(Extracted records begins)
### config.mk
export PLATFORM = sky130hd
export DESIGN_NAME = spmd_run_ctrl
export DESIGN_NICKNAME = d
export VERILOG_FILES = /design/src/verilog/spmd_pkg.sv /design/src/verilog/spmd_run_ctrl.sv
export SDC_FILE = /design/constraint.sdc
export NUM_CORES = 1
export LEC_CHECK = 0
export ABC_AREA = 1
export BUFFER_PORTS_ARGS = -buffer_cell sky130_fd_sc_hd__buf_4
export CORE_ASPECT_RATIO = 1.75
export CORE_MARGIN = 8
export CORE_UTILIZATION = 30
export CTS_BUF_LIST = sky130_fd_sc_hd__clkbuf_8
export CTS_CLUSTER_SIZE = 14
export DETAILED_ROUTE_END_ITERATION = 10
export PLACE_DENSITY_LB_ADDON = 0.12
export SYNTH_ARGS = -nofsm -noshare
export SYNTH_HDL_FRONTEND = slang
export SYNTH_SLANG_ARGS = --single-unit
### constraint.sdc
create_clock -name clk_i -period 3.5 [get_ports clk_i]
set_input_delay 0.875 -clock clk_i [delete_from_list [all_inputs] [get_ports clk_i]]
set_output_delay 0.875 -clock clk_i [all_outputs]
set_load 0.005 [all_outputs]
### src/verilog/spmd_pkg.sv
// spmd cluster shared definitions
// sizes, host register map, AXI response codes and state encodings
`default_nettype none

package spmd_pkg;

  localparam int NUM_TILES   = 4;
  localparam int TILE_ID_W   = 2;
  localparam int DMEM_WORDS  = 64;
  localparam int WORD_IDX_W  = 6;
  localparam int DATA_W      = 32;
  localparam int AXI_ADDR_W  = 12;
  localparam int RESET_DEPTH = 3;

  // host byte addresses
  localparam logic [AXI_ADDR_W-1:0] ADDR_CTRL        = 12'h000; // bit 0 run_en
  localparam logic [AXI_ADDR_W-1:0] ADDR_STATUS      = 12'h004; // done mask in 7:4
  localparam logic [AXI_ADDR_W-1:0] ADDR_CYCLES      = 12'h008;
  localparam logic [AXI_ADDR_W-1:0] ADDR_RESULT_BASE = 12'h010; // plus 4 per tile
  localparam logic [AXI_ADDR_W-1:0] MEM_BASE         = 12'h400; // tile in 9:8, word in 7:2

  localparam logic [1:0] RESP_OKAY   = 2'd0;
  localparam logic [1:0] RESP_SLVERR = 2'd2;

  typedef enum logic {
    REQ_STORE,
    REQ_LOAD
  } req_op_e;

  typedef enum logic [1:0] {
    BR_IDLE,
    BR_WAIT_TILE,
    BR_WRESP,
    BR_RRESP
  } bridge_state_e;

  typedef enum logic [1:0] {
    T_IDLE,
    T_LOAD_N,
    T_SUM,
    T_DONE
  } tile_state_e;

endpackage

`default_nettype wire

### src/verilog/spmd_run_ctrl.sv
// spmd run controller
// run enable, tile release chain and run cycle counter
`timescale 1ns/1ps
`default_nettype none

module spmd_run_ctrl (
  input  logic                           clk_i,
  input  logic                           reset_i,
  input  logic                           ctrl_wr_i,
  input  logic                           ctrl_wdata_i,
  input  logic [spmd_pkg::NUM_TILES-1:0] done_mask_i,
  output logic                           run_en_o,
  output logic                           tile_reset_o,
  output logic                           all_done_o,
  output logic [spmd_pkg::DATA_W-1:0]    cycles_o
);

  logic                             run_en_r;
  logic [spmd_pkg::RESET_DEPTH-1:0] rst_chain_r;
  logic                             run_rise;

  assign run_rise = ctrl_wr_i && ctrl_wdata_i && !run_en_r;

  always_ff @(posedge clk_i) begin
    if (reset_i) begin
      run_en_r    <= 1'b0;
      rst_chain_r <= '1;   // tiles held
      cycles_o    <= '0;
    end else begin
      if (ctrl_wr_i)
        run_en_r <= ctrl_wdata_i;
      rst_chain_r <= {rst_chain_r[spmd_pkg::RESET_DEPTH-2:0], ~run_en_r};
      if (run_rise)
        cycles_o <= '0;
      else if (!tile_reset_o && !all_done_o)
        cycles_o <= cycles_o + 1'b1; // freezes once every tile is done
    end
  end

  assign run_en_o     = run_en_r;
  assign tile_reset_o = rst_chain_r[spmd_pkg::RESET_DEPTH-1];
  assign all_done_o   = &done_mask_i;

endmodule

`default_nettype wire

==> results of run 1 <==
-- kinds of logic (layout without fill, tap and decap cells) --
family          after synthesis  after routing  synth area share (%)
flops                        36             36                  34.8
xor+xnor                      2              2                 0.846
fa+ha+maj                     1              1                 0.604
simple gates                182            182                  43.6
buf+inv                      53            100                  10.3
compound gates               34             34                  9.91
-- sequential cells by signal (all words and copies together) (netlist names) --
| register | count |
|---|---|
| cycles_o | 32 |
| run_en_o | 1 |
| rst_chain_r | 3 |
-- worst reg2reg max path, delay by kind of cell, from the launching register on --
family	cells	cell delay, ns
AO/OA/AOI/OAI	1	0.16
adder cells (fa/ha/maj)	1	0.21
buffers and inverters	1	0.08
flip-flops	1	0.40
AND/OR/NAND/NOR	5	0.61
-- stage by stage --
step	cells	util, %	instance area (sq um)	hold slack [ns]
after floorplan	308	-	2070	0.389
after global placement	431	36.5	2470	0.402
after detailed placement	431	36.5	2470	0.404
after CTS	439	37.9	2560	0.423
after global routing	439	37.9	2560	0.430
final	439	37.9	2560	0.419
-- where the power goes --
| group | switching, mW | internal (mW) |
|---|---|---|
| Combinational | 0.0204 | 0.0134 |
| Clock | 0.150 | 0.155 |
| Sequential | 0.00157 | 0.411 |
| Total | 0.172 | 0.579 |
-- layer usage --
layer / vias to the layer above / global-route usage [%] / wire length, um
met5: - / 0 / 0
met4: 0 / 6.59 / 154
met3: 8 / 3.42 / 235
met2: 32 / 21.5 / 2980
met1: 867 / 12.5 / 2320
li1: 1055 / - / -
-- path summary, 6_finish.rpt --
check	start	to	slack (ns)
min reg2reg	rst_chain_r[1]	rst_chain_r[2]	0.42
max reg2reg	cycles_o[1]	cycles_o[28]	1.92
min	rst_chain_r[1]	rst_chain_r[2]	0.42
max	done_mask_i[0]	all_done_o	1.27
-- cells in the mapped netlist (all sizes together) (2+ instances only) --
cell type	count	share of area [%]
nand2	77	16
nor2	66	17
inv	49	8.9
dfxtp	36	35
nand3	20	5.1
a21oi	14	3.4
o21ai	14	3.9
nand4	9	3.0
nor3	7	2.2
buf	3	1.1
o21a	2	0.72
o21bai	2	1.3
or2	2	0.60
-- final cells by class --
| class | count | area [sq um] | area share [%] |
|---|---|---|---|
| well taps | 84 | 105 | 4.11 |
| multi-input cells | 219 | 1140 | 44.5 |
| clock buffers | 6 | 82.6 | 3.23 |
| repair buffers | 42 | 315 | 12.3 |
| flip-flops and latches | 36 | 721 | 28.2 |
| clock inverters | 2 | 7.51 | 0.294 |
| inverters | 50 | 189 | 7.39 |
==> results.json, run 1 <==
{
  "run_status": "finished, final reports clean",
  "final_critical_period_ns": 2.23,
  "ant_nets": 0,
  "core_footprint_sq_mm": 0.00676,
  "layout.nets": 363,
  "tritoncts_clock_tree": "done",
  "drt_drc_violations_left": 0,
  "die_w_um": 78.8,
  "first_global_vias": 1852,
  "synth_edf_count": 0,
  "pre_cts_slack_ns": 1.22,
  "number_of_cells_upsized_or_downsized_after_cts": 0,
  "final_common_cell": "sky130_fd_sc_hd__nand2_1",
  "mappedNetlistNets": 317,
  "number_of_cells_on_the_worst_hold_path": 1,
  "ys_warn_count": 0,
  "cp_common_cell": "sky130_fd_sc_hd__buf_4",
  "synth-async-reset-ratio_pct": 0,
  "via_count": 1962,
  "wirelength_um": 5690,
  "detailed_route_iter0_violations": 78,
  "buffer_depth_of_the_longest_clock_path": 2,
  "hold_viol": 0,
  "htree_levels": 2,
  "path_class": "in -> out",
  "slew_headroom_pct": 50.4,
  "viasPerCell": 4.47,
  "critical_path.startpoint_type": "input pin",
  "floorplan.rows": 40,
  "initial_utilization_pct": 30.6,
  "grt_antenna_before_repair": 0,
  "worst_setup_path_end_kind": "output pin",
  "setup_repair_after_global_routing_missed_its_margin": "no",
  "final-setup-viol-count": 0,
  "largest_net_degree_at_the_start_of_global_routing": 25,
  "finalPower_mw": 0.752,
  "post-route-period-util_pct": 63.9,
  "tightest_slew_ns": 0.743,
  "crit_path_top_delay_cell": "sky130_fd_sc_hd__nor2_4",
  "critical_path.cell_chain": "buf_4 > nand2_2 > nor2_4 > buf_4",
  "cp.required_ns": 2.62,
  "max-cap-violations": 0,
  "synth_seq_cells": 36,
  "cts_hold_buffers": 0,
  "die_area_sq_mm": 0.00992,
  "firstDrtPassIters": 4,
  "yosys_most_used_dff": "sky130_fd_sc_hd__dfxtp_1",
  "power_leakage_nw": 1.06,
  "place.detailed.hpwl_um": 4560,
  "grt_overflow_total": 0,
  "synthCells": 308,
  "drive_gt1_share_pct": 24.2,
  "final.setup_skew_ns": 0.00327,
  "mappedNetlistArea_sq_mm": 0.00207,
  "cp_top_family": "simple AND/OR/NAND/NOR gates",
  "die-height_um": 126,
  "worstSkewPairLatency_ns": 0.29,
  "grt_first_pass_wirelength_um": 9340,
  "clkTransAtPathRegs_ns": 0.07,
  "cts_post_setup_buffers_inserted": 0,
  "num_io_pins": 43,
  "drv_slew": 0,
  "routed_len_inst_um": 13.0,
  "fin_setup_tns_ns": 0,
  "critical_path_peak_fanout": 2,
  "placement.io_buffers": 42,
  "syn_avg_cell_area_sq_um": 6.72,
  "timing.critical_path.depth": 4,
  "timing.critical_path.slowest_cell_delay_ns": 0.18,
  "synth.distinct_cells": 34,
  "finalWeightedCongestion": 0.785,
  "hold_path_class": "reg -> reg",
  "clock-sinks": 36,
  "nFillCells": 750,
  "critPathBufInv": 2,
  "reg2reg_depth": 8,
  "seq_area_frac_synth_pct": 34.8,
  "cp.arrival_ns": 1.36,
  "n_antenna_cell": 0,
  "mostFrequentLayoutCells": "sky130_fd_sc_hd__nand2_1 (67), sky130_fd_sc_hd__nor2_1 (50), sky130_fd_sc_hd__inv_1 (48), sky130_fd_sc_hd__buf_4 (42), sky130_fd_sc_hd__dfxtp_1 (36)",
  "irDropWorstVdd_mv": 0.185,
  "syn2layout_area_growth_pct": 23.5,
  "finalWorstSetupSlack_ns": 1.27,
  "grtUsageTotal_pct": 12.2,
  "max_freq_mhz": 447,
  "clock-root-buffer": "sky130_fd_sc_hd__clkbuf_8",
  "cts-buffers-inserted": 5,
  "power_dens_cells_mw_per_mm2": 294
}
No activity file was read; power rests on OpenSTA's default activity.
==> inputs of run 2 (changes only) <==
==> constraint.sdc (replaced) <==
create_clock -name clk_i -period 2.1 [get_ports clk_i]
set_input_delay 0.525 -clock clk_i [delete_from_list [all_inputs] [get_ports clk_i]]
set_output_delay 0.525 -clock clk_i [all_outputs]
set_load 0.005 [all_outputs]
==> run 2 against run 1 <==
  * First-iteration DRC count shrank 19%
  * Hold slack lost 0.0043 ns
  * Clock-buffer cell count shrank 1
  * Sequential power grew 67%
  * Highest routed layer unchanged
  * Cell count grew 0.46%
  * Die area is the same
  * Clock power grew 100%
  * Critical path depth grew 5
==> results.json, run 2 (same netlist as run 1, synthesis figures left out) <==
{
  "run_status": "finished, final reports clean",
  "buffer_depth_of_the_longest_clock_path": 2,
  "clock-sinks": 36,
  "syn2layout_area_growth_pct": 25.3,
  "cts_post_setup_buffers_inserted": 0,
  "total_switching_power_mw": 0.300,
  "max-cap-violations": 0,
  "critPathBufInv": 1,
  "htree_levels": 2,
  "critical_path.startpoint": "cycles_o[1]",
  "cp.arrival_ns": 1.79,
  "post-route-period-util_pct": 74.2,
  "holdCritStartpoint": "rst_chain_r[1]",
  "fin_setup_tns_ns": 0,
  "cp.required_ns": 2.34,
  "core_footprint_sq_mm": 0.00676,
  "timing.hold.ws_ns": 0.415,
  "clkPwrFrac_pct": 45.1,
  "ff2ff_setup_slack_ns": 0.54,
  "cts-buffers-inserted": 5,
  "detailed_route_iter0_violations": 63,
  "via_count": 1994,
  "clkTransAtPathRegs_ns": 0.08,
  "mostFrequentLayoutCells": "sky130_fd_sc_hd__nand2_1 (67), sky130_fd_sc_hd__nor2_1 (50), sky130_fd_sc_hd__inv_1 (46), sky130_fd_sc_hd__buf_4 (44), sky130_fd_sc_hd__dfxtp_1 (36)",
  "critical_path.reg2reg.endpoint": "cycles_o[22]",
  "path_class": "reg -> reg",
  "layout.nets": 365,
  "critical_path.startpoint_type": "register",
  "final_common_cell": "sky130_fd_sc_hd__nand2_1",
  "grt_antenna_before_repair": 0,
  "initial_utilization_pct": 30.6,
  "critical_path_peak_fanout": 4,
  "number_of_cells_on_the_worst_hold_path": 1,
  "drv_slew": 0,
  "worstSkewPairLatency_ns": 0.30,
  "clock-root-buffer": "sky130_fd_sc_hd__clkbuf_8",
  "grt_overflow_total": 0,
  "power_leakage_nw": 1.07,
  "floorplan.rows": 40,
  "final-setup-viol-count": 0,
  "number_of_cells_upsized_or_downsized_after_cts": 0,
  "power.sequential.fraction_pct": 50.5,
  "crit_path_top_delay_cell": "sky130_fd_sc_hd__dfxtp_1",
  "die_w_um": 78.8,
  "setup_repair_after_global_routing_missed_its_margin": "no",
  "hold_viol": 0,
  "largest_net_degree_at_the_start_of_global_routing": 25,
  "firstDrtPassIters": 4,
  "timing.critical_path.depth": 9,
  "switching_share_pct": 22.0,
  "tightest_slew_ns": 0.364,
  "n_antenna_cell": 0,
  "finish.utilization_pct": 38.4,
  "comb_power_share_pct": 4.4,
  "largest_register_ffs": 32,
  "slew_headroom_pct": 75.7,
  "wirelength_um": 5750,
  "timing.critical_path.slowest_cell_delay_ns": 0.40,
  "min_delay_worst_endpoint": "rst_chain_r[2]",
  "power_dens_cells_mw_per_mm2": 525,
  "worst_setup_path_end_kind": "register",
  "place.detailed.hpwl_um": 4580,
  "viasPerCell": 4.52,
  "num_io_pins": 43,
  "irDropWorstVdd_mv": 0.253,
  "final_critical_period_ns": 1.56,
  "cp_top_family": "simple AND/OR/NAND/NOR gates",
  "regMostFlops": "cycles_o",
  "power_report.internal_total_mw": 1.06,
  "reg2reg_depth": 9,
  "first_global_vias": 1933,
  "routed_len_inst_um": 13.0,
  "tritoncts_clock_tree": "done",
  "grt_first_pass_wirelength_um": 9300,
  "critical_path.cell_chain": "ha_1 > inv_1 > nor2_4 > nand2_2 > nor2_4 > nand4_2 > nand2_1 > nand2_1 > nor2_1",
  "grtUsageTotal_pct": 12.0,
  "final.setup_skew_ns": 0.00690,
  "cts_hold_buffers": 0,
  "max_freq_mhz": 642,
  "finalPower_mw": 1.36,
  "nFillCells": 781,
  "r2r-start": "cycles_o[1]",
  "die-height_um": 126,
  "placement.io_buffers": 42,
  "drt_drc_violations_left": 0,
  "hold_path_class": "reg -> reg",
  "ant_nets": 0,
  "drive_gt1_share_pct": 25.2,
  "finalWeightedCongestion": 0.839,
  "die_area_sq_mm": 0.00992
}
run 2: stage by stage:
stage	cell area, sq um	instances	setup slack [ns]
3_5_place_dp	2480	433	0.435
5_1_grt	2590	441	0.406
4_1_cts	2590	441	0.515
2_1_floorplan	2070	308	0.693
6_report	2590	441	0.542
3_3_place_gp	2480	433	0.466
(Extracted records ends)
◆ **Work to complete**
Scan the entries above for the string "else" and copy each line that contains it.

◆ **Answer box**
    end else begin
      else if (!tile_reset_o && !all_done_o)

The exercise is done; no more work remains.